[Dataset entries]

------------------------------------------------------------

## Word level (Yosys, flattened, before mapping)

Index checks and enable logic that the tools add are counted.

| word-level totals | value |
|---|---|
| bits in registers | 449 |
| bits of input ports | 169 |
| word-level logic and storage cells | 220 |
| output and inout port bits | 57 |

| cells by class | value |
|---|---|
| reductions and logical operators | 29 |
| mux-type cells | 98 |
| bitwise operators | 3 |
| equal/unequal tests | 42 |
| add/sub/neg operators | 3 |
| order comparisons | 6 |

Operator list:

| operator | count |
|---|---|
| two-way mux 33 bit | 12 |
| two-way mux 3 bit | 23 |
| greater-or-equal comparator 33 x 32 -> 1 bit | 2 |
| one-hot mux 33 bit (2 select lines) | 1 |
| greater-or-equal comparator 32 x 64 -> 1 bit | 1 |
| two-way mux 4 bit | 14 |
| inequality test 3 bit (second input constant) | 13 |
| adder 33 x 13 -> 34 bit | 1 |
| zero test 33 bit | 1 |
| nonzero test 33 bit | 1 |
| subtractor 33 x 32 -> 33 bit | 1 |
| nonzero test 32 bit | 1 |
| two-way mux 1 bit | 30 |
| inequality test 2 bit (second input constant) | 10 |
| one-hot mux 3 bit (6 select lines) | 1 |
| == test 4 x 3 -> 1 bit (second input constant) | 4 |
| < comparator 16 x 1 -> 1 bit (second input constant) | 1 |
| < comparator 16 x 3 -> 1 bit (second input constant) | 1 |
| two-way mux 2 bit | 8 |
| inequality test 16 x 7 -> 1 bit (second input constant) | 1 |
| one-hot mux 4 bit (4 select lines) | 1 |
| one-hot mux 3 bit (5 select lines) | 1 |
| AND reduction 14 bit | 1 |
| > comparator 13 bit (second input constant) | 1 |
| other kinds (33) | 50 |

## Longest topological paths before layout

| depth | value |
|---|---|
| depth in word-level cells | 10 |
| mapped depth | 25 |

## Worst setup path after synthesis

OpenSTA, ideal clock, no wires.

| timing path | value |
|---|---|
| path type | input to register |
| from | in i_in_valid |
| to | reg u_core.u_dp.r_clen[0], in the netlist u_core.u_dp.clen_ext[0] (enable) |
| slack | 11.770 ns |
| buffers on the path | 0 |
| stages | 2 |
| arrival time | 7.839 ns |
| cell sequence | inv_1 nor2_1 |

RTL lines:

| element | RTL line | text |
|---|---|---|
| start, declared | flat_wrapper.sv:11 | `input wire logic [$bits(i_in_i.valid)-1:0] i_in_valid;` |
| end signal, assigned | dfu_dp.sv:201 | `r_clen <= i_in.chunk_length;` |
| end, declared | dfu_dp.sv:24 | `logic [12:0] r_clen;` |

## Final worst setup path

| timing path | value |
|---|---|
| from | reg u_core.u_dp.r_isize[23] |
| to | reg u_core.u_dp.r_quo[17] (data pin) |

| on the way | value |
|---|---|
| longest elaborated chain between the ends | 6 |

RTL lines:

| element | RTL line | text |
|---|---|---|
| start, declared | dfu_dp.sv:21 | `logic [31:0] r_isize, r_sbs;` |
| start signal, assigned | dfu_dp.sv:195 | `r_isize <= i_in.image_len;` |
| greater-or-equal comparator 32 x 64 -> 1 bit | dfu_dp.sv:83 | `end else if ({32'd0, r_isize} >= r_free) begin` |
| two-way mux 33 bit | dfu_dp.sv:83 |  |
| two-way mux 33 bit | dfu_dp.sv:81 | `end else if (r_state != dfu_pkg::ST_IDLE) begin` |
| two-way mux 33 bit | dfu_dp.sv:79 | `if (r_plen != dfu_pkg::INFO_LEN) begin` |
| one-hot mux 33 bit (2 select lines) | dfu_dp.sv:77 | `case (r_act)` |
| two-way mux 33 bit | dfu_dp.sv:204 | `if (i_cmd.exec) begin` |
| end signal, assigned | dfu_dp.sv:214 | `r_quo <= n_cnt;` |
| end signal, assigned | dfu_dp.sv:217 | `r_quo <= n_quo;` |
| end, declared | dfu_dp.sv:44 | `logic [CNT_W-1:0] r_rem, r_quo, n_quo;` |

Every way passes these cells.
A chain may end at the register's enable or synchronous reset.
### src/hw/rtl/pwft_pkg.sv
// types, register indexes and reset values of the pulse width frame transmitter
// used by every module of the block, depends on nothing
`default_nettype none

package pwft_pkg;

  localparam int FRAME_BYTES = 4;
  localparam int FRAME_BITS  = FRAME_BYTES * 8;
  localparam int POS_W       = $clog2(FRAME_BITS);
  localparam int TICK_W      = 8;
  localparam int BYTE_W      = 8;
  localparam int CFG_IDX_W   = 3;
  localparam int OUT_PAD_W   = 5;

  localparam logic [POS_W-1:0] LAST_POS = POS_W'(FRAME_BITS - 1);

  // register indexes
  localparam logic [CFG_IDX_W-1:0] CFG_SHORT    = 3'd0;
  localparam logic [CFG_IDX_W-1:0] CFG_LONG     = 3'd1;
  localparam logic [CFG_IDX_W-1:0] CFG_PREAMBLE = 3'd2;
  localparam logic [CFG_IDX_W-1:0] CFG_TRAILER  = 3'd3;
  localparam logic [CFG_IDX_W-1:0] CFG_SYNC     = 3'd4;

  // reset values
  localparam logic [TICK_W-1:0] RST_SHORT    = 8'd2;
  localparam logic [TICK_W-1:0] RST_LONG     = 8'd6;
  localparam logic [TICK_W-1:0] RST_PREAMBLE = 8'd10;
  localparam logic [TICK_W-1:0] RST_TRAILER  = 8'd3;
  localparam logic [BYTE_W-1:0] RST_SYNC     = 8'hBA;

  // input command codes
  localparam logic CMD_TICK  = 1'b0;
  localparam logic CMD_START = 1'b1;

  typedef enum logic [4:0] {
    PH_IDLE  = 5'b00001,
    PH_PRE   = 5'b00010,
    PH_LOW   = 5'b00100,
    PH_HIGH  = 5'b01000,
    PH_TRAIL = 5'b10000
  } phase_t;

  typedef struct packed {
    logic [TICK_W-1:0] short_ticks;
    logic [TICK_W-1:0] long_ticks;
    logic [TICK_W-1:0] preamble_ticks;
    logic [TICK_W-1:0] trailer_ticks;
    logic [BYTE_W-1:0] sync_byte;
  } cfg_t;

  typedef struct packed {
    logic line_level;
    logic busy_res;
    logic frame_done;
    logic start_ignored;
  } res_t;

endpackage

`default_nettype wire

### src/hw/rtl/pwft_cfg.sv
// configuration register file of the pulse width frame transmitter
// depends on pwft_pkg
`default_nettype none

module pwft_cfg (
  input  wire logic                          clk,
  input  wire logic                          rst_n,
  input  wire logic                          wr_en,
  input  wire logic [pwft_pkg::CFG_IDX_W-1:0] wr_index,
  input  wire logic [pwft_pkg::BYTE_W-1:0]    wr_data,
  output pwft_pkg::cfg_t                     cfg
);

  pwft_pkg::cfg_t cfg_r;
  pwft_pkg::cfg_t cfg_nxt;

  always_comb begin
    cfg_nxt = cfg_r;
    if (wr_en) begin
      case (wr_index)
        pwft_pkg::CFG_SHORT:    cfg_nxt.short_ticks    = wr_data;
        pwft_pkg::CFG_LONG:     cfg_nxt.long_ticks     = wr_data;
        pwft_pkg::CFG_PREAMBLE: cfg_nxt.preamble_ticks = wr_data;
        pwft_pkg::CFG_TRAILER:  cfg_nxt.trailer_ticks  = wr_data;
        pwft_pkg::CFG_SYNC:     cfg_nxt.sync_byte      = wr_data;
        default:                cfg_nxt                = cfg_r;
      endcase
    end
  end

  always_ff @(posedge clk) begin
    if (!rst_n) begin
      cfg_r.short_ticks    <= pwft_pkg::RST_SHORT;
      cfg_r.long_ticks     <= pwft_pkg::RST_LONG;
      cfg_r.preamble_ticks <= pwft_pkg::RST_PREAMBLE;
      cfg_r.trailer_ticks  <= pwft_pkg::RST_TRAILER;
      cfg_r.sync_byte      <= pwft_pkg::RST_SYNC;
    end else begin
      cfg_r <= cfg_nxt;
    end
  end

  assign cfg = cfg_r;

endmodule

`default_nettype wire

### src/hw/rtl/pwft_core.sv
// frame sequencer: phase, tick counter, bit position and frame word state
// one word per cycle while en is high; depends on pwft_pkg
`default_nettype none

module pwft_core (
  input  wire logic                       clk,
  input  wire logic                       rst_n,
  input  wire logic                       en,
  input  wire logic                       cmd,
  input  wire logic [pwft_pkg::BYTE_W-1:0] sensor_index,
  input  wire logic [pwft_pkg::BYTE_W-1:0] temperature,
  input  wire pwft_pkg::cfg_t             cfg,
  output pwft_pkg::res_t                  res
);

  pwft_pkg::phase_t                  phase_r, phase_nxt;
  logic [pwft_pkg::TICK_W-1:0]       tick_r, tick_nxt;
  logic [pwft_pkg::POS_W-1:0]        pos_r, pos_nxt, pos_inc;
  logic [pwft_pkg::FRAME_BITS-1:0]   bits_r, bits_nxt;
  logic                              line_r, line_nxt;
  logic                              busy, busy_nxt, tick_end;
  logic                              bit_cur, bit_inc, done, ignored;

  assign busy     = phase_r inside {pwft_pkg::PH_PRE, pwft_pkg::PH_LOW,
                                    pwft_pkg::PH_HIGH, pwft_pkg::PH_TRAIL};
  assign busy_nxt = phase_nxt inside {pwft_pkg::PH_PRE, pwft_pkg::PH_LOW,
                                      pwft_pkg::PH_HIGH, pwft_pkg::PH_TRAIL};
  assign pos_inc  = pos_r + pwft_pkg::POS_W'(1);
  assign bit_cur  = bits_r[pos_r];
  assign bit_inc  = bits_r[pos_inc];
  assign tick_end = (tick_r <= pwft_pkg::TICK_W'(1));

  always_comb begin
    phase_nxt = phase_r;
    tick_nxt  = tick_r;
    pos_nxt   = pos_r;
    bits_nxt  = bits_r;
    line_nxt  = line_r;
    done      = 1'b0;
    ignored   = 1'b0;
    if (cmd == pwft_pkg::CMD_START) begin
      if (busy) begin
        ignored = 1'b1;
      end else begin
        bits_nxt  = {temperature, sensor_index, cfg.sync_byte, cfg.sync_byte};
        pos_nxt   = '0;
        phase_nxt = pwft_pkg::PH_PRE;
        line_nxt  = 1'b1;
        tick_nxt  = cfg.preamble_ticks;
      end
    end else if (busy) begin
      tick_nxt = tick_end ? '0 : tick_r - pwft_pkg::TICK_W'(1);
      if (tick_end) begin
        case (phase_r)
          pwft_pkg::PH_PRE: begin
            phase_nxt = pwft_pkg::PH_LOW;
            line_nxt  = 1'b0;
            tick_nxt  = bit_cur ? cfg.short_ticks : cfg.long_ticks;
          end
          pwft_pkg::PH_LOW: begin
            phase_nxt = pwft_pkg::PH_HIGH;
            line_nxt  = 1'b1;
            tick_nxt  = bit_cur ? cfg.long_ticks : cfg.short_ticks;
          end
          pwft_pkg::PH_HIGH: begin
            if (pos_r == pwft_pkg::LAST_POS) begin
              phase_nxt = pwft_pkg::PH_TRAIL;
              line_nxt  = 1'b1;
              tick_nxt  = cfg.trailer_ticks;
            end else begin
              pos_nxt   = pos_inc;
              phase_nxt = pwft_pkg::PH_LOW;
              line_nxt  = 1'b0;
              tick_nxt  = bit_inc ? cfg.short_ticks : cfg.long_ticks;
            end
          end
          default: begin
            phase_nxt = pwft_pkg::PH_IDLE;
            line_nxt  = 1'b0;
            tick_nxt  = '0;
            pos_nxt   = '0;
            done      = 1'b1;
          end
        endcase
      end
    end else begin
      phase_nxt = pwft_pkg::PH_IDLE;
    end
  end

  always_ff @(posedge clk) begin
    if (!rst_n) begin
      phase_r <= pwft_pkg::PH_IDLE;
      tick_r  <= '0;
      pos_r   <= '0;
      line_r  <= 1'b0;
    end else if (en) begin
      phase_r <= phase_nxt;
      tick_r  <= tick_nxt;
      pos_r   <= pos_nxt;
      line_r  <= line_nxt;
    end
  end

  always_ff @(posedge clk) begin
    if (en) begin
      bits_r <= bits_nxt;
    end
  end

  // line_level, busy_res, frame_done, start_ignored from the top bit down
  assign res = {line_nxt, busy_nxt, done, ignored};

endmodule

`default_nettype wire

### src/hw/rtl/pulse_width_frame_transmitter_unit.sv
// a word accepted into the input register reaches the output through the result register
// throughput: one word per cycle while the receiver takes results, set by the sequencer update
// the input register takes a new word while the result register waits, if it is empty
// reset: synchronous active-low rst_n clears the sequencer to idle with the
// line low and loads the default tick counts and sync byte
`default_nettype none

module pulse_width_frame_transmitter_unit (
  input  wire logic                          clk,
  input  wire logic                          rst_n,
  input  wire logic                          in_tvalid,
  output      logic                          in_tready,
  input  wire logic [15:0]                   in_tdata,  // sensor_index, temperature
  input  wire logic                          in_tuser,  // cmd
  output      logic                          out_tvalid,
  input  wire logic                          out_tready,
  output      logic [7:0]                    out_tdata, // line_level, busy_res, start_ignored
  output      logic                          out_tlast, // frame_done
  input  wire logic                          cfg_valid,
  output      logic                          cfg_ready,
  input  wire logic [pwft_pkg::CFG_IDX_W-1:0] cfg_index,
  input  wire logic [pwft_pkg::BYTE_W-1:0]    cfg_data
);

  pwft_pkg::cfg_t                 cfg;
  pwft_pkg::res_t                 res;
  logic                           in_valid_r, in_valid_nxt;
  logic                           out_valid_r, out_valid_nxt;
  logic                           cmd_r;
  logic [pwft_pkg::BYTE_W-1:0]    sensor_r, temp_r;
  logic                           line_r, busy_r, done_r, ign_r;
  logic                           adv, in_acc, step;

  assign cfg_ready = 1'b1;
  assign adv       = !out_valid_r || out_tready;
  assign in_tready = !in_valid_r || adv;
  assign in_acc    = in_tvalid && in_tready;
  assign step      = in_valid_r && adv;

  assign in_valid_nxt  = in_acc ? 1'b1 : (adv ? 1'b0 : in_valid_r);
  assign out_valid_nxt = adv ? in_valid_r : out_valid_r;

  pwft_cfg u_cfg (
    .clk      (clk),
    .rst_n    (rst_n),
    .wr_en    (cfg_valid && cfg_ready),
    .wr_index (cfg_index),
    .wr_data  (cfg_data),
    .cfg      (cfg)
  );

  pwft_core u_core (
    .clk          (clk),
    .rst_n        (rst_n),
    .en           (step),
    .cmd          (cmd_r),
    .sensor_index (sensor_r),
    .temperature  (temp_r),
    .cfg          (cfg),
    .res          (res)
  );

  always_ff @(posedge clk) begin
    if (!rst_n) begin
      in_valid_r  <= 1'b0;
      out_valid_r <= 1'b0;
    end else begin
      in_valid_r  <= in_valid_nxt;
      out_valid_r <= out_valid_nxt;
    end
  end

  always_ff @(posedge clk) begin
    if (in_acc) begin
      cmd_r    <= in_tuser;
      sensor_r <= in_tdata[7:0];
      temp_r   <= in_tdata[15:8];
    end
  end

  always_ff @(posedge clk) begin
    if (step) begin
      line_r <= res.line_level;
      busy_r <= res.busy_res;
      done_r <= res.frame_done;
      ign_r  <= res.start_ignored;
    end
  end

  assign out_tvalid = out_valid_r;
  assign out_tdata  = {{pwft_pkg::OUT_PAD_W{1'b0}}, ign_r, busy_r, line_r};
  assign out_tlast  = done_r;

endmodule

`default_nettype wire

------------------------------------------------------------

Exercise description: All lines in the data above from the one with "13 bit (second input constant) | 1 |" through the one with "stages | 2 |" must be repeated exactly, and no others.

Expected answer:
| > comparator 13 bit (second input constant) | 1 |
| other kinds (33) | 50 |

## Longest topological paths before layout

| depth | value |
|---|---|
| depth in word-level cells | 10 |
| mapped depth | 25 |

## Worst setup path after synthesis

OpenSTA, ideal clock, no wires.

| timing path | value |
|---|---|
| path type | input to register |
| from | in i_in_valid |
| to | reg u_core.u_dp.r_clen[0], in the netlist u_core.u_dp.clen_ext[0] (enable) |
| slack | 11.770 ns |
| buffers on the path | 0 |
| stages | 2 |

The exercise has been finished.